Por Carlos Arias

El danés Lars von Trier es quizá el último cineasta al viejo estilo de los “autores” que construyen un mundo totalmente personal. Ególatra, instalado el papel del creador genial, intelectual, de espaldas a los gustos de la mayoría, capaz de sorprender, de irritar o de generar polémica, pero también de cautivar a una legión de seguidores.

Su más reciente experimento es Ninfómana Vol. I y II (2013), presentada en dos películas independientes, cada una de las cuales aparece dividida en diversos capítulos. Von Trier presenta diversas historias utilizando como pretexto a personajes obsesionados por el sexo, cuya búsqueda constante de experiencias eróticas revela aquella parte oscura, a la vez aberrante y fascinante de las conductas humanas. Sabemos que sus cintas son duras, difíciles, y así ocurrió con Björk en Bailando en la oscuridad (2000), o con Nicole Kidman en Dogville (2003).

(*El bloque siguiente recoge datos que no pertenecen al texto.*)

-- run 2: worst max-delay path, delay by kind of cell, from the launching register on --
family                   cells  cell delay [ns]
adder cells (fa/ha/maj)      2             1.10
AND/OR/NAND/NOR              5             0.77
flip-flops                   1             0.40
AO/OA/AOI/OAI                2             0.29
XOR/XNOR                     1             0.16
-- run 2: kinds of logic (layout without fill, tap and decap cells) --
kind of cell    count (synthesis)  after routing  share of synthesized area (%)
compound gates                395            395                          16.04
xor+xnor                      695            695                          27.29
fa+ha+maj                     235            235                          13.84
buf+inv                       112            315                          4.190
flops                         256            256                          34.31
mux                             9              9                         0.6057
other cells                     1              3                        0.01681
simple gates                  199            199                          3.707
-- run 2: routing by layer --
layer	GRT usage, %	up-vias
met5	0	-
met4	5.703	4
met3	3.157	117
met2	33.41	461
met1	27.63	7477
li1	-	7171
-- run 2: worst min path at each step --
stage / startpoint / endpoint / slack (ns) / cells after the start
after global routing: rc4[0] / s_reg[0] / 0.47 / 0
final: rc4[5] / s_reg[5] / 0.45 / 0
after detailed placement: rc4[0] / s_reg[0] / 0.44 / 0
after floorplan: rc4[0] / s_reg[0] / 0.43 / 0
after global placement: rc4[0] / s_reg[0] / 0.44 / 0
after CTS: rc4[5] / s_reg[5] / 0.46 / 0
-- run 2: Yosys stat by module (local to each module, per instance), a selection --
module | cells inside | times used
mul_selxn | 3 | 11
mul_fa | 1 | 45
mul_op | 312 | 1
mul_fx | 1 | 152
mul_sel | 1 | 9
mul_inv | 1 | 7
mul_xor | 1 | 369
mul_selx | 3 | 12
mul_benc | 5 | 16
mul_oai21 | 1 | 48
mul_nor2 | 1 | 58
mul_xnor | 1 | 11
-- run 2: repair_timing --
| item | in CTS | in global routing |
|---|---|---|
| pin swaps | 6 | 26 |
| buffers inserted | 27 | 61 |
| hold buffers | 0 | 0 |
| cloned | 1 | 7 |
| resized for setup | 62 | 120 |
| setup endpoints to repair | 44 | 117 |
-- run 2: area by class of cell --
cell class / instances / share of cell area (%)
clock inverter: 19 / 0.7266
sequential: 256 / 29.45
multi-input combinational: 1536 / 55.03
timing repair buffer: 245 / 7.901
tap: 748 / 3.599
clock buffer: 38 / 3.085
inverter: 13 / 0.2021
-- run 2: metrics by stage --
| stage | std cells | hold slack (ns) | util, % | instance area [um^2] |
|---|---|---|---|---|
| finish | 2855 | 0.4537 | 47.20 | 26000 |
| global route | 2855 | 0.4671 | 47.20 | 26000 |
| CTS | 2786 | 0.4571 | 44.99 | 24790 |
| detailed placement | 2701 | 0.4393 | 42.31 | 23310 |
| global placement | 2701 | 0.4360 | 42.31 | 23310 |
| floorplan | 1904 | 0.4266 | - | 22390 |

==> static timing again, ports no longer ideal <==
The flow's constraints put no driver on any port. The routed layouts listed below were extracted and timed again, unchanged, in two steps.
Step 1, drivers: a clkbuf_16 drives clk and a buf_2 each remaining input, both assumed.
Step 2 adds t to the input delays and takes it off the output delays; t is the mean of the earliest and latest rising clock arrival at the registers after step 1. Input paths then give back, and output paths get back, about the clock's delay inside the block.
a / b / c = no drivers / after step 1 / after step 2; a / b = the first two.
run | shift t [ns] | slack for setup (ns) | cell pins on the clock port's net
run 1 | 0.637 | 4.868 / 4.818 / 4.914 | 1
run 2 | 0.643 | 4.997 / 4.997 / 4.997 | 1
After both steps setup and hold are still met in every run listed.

En un mundo de imágenes y de búsqueda del placer, la ninfómana de título aparece como una cruel caricatura del presente. Pero a la vez la película misma, por su crudeza sexual, resulta una provocación para los espectadores, acostumbrados a imágenes de sexo en el cine que pueden llegar a ser audaces o incluso explícitas, pero que rara vez están tan cargadas de angustia o de dramatismo. Esta es una sexualidad donde el placer parece estar ausente.

En este sentido Ninfómana II no es una película pornográfica, cuyo fin sea excitar o generar placer con imágenes de sexo. Incluso el propio director se ha encargado pudorosamente de revelar que cuando aparecen los genitales de los actores éstos no son reales sino que han sido dibujados digitalmente.

Ahora llega el volumen II, que continúa a Ninfómana I y presenta tres nuevos episodios. Como en la anterior, éstos son narrados por la protagonista, Joe (Charlotte Gainsbourg), quien le cuenta la historia de su vida y de sus experiencias sexuales a Seligman (Stellan Skarsgård), un hombre viejo amante del conocimiento que escucha su relato sin emitir juicios morales.

Aunque pueden verse como obras independientes que no requieren una de la otra para ser comprendidas, las dos películas aparecen en una continuidad cronológica. En esta segunda parte Joe continúa el relato de su vida sexual desde la infancia y juventud, cuando la Joe joven (Stacy Martin), cuando tiene un bebé e intenta formar una pareja normal. Pero esta vez vemos también a una Joe madura, a cargo de la propia Gainsbourg.

Así la película acumula una sucesión de escenas que involucran imágenes sacrílegas, levitaciones “poéticas”, masturbación y sadomasoquismo. Por el camino de verse “profundo”, Von Trier cae en truculencias que terminan ya sea por hartar o por provocar risas involuntarias.

La película es un experimento, y como tal se le pueden encontrar varias problemas. Entre ellos está el hecho de referirse a la sexualidad dejando a un lado el factor de placer o del deseo. De esta forma, Von Trier parece estar siempre refiriéndose a un hecho incompleto. Además, la propia renuncia a abordar el sexo desde el placer y el gozo se parece más a una autocensura puritana que a una necesidad narrativa de la película. Prevalece la intención de resultar chocante por encima de la reflexión en torno de las conductas humanas, como si el sexo en la pantalla debiera ser algo perturbador para alcanzar la categoría de obra de arte.